‘I know that St Peter was a Catholic; was St Paul one as well?’
The Year of St Paul begins on 28th June 2008 and runs until June 29th 2009. This is the Year offered to us by the Church during which we can learn to appreciate even better the catholicity of St Paul. A consideration of this parishioner’s apparently naïve question can yield surprising insights and might provide us with food for thought when we are wondering what we might highlight during the coming Year. An immediate response to the question would be to point out that the Year begins on the Feast of St Peter and St Paul: the Church holds the two great Apostles together in her celebrations, in her memory, in her prayers.
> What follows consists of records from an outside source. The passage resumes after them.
==> config.mk <==
export PLATFORM = sky130hd
export DESIGN_NAME = plab4_net_terminal_ifc_tp
export DESIGN_NICKNAME = d
export VERILOG_FILES = /design/src/rtl/plab4_net_terminal_ifc_tp_pkg.sv /design/src/rtl/plab4_net_TerminalEjectQueue_TP.sv /design/src/rtl/plab4_net_terminal_ifc_tp.sv
export SDC_FILE = /design/constraint.sdc
export NUM_CORES = 1
export LEC_CHECK = 0
export CAP_MARGIN = 30
export CORE_UTILIZATION = 55
export CTS_BUF_LIST = sky130_fd_sc_hd__clkbuf_8 sky130_fd_sc_hd__clkbuf_16
export DETAILED_ROUTE_END_ITERATION = 8
export DONT_BUFFER_PORTS = 1
export PLACE_DENSITY = 0.73
export SYNTH_ARGS = -nofsm -noshare
export SYNTH_HDL_FRONTEND = slang
export SYNTH_SLANG_ARGS = --single-unit
==> constraint.sdc <==
create_clock -name clk -period 3.01 [get_ports clk]
set_clock_uncertainty 0.15 [all_clocks]
set_input_delay 0.602 -clock clk [delete_from_list [all_inputs] [get_ports clk]]
set_output_delay 0.602 -clock clk [all_outputs]
set_load 0.005 [all_outputs]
They are both of them together pillars and foundations of the Church; together they inspire the mission of the Church in every age. If we know that St Peter was a Catholic, we might think it a rational presumption that St Paul was as well!
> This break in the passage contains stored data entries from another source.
==> config.mk <==
export PLATFORM = sky130hd
export DESIGN_NAME = debounce_multi
export DESIGN_NICKNAME = d
export VERILOG_FILES = /design/src/rtl/debounce_multi.sv
export SDC_FILE = /design/constraint.sdc
export NUM_CORES = 1
export LEC_CHECK = 0
export ABC_CLOCK_PERIOD_IN_PS = 3070
export CORE_MARGIN = 1
export CORE_UTILIZATION = 51
export DETAILED_ROUTE_END_ITERATION = 8
export PLACE_DENSITY = 0.79
export SKIP_LAST_GASP = 1
export SYNTH_ARGS = -nofsm -noshare
export SYNTH_HDL_FRONTEND = slang
export SYNTH_SLANG_ARGS = --single-unit
==> constraint.sdc <==
create_clock -name clk -period 3.07 [get_ports clk]
set_input_delay 0.7675 -clock clk [delete_from_list [all_inputs] [get_ports clk]]
set_output_delay 0.7675 -clock clk [all_outputs]
set_load 0.01 [all_outputs]
==> src/rtl/debounce_multi.sv <==
`timescale 1ns/1ps
// -----------------------------------------------------------------------------
// debounce_multi
//
// Debounces WIDTH independent asynchronous inputs. Each channel passes through
// an optional synchroniser, then a stability counter: the debounced level only
// follows the synchronised input after it has disagreed with the current output
// for CYCLES consecutive clocks. A change of output produces a one-cycle
// rise/fall strobe on the same cycle the new level appears, and any_change is
// the registered OR of all strobes.
//
// Ports:
//   clk         in   1      system clock, rising edge
//   rst_n       in   1      asynchronous active-low reset
//   signal_in   in   WIDTH  raw asynchronous inputs
//   signal_out  out  WIDTH  debounced levels
//   rise        out  WIDTH  one-cycle strobe, signal_out went 0->1
//   fall        out  WIDTH  one-cycle strobe, signal_out went 1->0
//   any_change  out  1      high in the cycle any rise/fall bit is high
//
// There is no valid/ready handshake: inputs are level-sampled every clock and
// the strobes are single-cycle pulses the consumer must catch when they occur.
// -----------------------------------------------------------------------------
module debounce_multi #(
    parameter int               WIDTH        = 4,
    parameter realtime          DELAY        = 10ms,
    parameter realtime          CLOCK_PERIOD = 20ns,
    parameter int               SYNC_STAGES  = 2,
    parameter logic [WIDTH-1:0] RESET_VALUE  = '0
) (
    input  logic             clk,
    input  logic             rst_n,
    input  logic [WIDTH-1:0] signal_in,
    output logic [WIDTH-1:0] signal_out,
    output logic [WIDTH-1:0] rise,
    output logic [WIDTH-1:0] fall,
    output logic             any_change
);

    // CYCLES = max(1, ceil(DELAY / CLOCK_PERIOD)); the ratio is guarded so a
    // bad CLOCK_PERIOD reaches the elaboration error instead of dividing by 0.
    localparam real RATIO  = (CLOCK_PERIOD > 0.0) ? (DELAY / CLOCK_PERIOD) : 1.0;
    localparam int  TRUNC  = $rtoi(RATIO);
    localparam int  CEIL   = (real'(TRUNC) < RATIO) ? TRUNC + 1 : TRUNC;
    localparam int  CYCLES = (CEIL < 1) ? 1 : CEIL;
    localparam int  CW     = $clog2(CYCLES + 1);
    localparam logic [CW-1:0] LAST = CW'(CYCLES - 1);

    if (SYNC_STAGES < 0 || SYNC_STAGES > 4) begin : g_bad_sync
        $error("debounce_multi: SYNC_STAGES must be 0..4");
    end
    if (WIDTH < 1) begin : g_bad_width
        $error("debounce_multi: WIDTH must be >= 1");
    end
    if (CLOCK_PERIOD <= 0.0) begin : g_bad_period
        $error("debounce_multi: CLOCK_PERIOD must be > 0");
    end

    // ---------------------------------------------------------------------
    // Synchroniser: s is the input as seen by the counters.
    // ---------------------------------------------------------------------
    logic [WIDTH-1:0] s;

    if (SYNC_STAGES == 0) begin : g_nosync
        assign s = signal_in;
    end else begin : g_sync
        logic [WIDTH-1:0] sync_q [SYNC_STAGES];

        always_ff @(posedge clk or negedge rst_n) begin
            if (!rst_n) begin
                for (int j = 0; j < SYNC_STAGES; j++) begin
                    sync_q[j] <= RESET_VALUE;
                end
            end else begin
                sync_q[0] <= signal_in;
                for (int j = 1; j < SYNC_STAGES; j++) begin
                    sync_q[j] <= sync_q[j-1];
                end
            end
        end

        assign s = sync_q[SYNC_STAGES-1];
    end

    // ---------------------------------------------------------------------
    // Stability counters and debounced level
    // ---------------------------------------------------------------------
    logic [CW-1:0]    cnt_q [WIDTH];
    logic [CW-1:0]    cnt_d [WIDTH];
    logic [WIDTH-1:0] out_q, out_d;
    logic [WIDTH-1:0] rise_q, rise_d;
    logic [WIDTH-1:0] fall_q, fall_d;
    logic             any_q;

    always_comb begin
        out_d  = out_q;
        rise_d = '0;
        fall_d = '0;
        for (int i = 0; i < WIDTH; i++) begin
            cnt_d[i] = '0;
        end
        for (int i = 0; i < WIDTH; i++) begin
            if (s[i] == out_q[i]) begin
                // Agreement (including a single-cycle glitch back) restarts
                // the count, so only an unbroken run of CYCLES mismatches wins.
                cnt_d[i] = '0;
            end else if (cnt_q[i] == LAST) begin
                out_d[i]  = s[i];
                rise_d[i] = s[i];
                fall_d[i] = ~s[i];
                cnt_d[i]  = '0;
            end else begin
                cnt_d[i] = cnt_q[i] + CW'(1);
            end
        end
    end

    always_ff @(posedge clk or negedge rst_n) begin
        if (!rst_n) begin
            for (int i = 0; i < WIDTH; i++) begin
                cnt_q[i] <= '0;
            end
            out_q  <= RESET_VALUE;
            rise_q <= '0;
            fall_q <= '0;
            any_q  <= 1'b0;
        end else begin
            for (int i = 0; i < WIDTH; i++) begin
                cnt_q[i] <= cnt_d[i];
            end
            out_q  <= out_d;
            rise_q <= rise_d;
            fall_q <= fall_d;
            // Computed from the next-state strobes so it lines up with them.
            any_q  <= |(rise_d | fall_d);
        end
    end

    assign signal_out = out_q;
    assign rise       = rise_q;
    assign fall       = fall_q;
    assign any_change = any_q;

endmodule
==> flow_metrics.py <==
metrics = {
    "run_status": {
        "status": "finished clean",
    },
    "floorplan": {
        "ios": 19,
        "die_y_um": 96.8,
        "rows": 34,
        "core_mm2": 0.00872,
        "die-area_mm2": 0.00937,
        "start_util_pct": 52.5,
        "die_x_um": 96.8,
    },
    "global_routing": {
        "grt_overflow": 0,
        "grt_usage_pct": 19.1,
        "grt_pass1_wl_mm": 14.6,
        "antenna_found_initial": 0,
        "grt_pass1_vias": 3177,
        "grt_max_degree": 42,
    },
    "sta": {
        "finalHoldViolCount": 0,
        "relSlewSlack_pct": 55.2,
        "worst_slack_ns": 0.878,
        "post-route-min-period_ns": 2.19,
        "setup_viol": 0,
        "worst_slew_pin_slew_ns": 0.672,
        "tns_ns": 0,
        "timing.fmax_mhz": 456,
        "clock_skew_ns": 0.0144,
        "maxSlewViolCount": 0,
        "rsz0062_at_grt": "no",
        "fin_crit_sh_pct": 71.4,
    },
    "place": {
        "pre_cts_slack_ns": 0.884,
        "gp_congestion": 0.823,
        "dpl_cell_area_mm2": 0.00488,
        "dp.cells": 565,
        "port_buffers": 18,
        "hpwlAfterDp_mm": 5.90,
    },
    "synthesis": {
        "synthSimpleGateAreaFrac_pct": 26.8,
        "yosysUniqueCellTypes": 49,
        "ys_ff_latch": 97,
        "syn_nets": 452,
        "synth-edff-count": 0,
        "synth_mux_area_share_pct": 1.37,
        "netlist_top_cells_area": "dfrtp_1 53%, xnor2_1 8.0%, nor2_1 5.3%",
        "yosysSeqAreaShare_pct": 53.0,
        "synth_top_area_share_pct": 53.0,
        "yosys.area_share.adder_pct": 1.09,
        "synth_xor_area_share_pct": 11.1,
        "ys.flop_type": "dfrtp_1",
        "yosys.area.top_type": "dfrtp_1",
        "netlist_area_mm2": 0.00458,
        "synth_top_family_by_area": "simple AND/OR/NAND/NOR gates",
        "synth_compound_area_share_pct": 4.64,
        "synthCells": 442,
        "ys_warn_count": 0,
        "synth-async-reset-ratio_pct": 100,
        "syn_area_per_cell_um2": 10.4,
    },
    "route": {
        "routedWlPerCell_um": 14.4,
        "ant_nets": 0,
        "drt-pass1-iter-count": 4,
        "drc": 0,
        "vias": 3321,
        "drt_iter0_markers": 110,
        "routed_wirelength_mm": 8.38,
        "via_per_inst": 5.72,
    },
    "worst_setup_path": {
        "critPathLaunchType": "flip-flop",
        "critPathBufInv": 0,
        "crit_path_max_fanout": 17,
        "cp.required_ns": 3.29,
        "cp_slowest_cell": "o21ai_2",
        "path_cells": "ha_1 > nand4_2 > or4_4 > o21ai_2 > nor2_1",
        "path_delay_family": "simple AND/OR/NAND/NOR gates",
        "critPathKind": "reg -> reg",
        "slowest_delay_ns": 0.55,
        "crit_path_end_kind": "flip-flop",
        "cp.arrival_ns": 2.41,
    },
    "clocking": {
        "cts_tree": "done",
        "postCtsSetupBuffers": 0,
        "clock-sinks": 97,
        "cts_resized": 0,
        "root_buffer": "clkbuf_8",
        "clk_latency_ns": 0.36,
        "cts_buffers": 9,
        "clock_tree.buffer_depth": 2,
        "holdBufCountCts": 0,
        "ctsHtreeMaxLevel": 3,
        "clk_pin_slew_ns": 0.09,
    },
    "job": {
        "drv_cap": 0,
    },
    "layout": {
        "design_area_mm2": 0.00505,
        "final_cells": 581,
        "antennaDiodeCount": 0,
        "area_delta_synth_final_pct": 10.2,
        "drive_gt1_share_pct": 9.09,
        "nets": 478,
        "final_cell_mix": "97 x dfrtp_1, 65 x nor2_1, 42 x xnor2_1",
        "final_common_cell": "dfrtp_1",
    },
    "power": {
        "p_per_area_mw_per_mm2": 421,
        "p_leak_nw": 1.98,
        "power_mw": 2.13,
        "vdd.ir_drop.worst_mv": 0.231,
    },
    "min_path": {
        "hp-class": "reg -> reg",
    },
}
through the flow:
step | hold slack [ns] | util [%]
after floorplan | 0.331 | -
after global placement | 0.331 | 56.0
after detailed placement | 0.337 | 56.0
after CTS | 0.356 | 57.9
after global routing | 0.364 | 57.9
final | 0.353 | 57.9
routing by layer:
| metal | vias up | GRT usage, % | wire length (um) |
|---|---|---|---|
| li1 | 1617 | - | - |
| met1 | 1632 | 25.8 | 3930 |
| met2 | 64 | 30.3 | 4000 |
| met3 | 8 | 4.26 | 350 |
| met4 | 0 | 7.12 | 93 |
| met5 | - | 0 | 0 |
flip-flops by register name, summed over array words and instances, names as in the netlist:
name	flops
cnt_q	76
fall	4
g_sync.sync_q	4
rise	4
s	4
signal_out	4
any_change	1
final timing paths:
kind / start / to / slack, ns / cells past startpoint
max: cnt_q[19] / cnt_q[21] / 0.88 / 5
min: g_sync.sync_q[6] / s[2] / 0.35 / 0
max reg2reg: cnt_q[19] / cnt_q[21] / 0.88 / 5
min reg2reg: g_sync.sync_q[6] / s[2] / 0.35 / 0
max in group asynchronous: rst_n / rise[0] / 2.02 / 2
min in group asynchronous: rst_n / cnt_q[32] / 0.36 / 1
power by group:
group	switching [mW]	leakage [nW]	total [mW]	internal [mW]
registers	0.0201	1.33	1.31	1.29
clock network	0.439	0.0835	0.733	0.294
logic	0.0525	0.569	0.0790	0.0265
total	0.511	1.98	2.13	1.62
Yosys cell counts (8+ instances only):
cell type and n:
nand4_1 18, nor3_1 14, nor2_1 65, dfrtp_1 97
or4_1 9, a21oi_1 16, inv_1 10, or3_1 9
nor4_1 14, xnor2_1 42, xor2_1 16, nand3_1 28
nand2_1 24, o21ai_0 8
worst register-to-register path: cells and delay by family (launching register included):
family | cells | cell delay, ns
flops | 1 | 0.43
fa+ha+maj | 1 | 0.28
simple gates | 3 | 0.80
compound gates | 1 | 0.55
As Catholics, we have the blessing of guidance from the See in which both St Peter and St Paul spent their final days. The first thing we can do is to avail ourselves of the grace of this Year dedicated to St Paul, and encourage those whom we are catechising to do the same. On May 10th the Holy See announced the indulgences which would be made available for participation in the Year. ‘Indulgences’ can remind us vividly of St Paul’s own deep awareness of the mercy of God. The Year is to be a Year of Grace, a Year of God’s special outpouring of loving-kindness.
In his Letter to the Romans, undoubtedly the greatest and most demanding of his Letters, Paul reflects on the history of salvation, in which human disobedience is met with ever-greater acts of divine kindness and indulgence, culminating in the disobedience of all, so that God ‘may have mercy on all’. He sings, ‘O the depth of the riches and wisdom and knowledge of God! How unsearchable are his judgements and how inscrutable his ways!’ (Rom.11:33) God’s goodness and mercy so far transcend all that we can comprehend, as he turns all misery and sin into an opportunity for blessing: O felix cupla! This great hymn of praise is the pivot on which the Letter to the Romans turns, and St Paul then leads us into a profound consideration of human ethics and behaviour. Faced with the reality of God’s merciful action in our lives, how should we act? Listen to his language as he begins this section: ‘I appeal to you therefore, brethren, by the mercy of God…’ (12:1). Paul’s ‘therefore’ is meant seriously: act out of the mercy which you yourself have received. Paul’s ethics are a treatise on the practice of mercy.